*TASK TO CARRY OUT*: Among the entries below, find each line holding "netlist" and return it.

*DATA UNDER STUDY*:
☆ ☆ ☆

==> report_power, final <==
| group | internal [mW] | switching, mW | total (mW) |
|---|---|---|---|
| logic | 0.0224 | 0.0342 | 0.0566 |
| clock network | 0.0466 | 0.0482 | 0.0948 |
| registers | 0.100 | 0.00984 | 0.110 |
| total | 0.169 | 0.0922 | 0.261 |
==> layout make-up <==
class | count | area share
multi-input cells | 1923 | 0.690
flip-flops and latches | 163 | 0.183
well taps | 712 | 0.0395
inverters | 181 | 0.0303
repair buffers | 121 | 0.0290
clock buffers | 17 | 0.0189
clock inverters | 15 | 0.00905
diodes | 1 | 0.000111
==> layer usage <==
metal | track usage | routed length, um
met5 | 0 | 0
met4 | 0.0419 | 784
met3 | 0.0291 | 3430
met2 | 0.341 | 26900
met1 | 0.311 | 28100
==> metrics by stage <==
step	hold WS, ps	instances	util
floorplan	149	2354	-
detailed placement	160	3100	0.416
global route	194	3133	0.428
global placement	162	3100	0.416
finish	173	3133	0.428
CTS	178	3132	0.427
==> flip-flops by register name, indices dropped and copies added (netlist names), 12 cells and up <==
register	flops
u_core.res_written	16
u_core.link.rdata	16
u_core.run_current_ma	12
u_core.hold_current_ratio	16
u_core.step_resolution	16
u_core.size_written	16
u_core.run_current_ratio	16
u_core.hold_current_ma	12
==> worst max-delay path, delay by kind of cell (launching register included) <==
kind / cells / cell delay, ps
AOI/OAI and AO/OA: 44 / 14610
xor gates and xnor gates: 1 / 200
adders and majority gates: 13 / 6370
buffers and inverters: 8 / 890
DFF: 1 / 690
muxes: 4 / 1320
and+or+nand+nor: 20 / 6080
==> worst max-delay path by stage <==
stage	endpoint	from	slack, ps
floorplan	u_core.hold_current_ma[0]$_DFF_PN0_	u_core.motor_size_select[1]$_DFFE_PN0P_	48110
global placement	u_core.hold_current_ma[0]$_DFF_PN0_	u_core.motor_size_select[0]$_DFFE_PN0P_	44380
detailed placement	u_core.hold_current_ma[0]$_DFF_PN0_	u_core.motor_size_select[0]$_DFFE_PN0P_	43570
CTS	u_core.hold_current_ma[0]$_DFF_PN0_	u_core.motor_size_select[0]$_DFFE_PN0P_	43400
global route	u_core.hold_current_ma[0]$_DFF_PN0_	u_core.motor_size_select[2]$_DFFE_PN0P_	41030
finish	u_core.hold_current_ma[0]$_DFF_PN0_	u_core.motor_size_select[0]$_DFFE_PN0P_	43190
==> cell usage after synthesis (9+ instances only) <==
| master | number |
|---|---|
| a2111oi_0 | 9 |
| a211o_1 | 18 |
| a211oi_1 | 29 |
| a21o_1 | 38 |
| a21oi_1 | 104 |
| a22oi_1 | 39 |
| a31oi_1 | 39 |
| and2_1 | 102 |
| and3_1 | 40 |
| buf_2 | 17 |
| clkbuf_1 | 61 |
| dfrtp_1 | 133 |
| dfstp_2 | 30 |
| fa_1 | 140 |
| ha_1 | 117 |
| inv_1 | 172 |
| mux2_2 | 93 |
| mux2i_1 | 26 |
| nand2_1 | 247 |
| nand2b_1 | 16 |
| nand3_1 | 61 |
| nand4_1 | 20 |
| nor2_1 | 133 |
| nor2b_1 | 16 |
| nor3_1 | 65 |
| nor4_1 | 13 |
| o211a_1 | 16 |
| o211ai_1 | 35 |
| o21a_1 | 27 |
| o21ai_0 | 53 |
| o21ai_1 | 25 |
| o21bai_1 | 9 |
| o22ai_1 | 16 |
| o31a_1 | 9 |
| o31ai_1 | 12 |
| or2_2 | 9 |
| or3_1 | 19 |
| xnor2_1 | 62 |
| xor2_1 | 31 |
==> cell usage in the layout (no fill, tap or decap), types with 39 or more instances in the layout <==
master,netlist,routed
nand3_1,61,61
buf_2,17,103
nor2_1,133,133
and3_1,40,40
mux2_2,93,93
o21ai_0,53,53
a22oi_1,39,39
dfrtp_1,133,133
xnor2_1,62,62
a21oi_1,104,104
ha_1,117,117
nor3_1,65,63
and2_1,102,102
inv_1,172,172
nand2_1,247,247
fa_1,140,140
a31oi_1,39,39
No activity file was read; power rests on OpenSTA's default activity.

☆ ☆ ☆

*RESULT*:
==> flip-flops by register name, indices dropped and copies added (netlist names), 12 cells and up <==
master,netlist,routed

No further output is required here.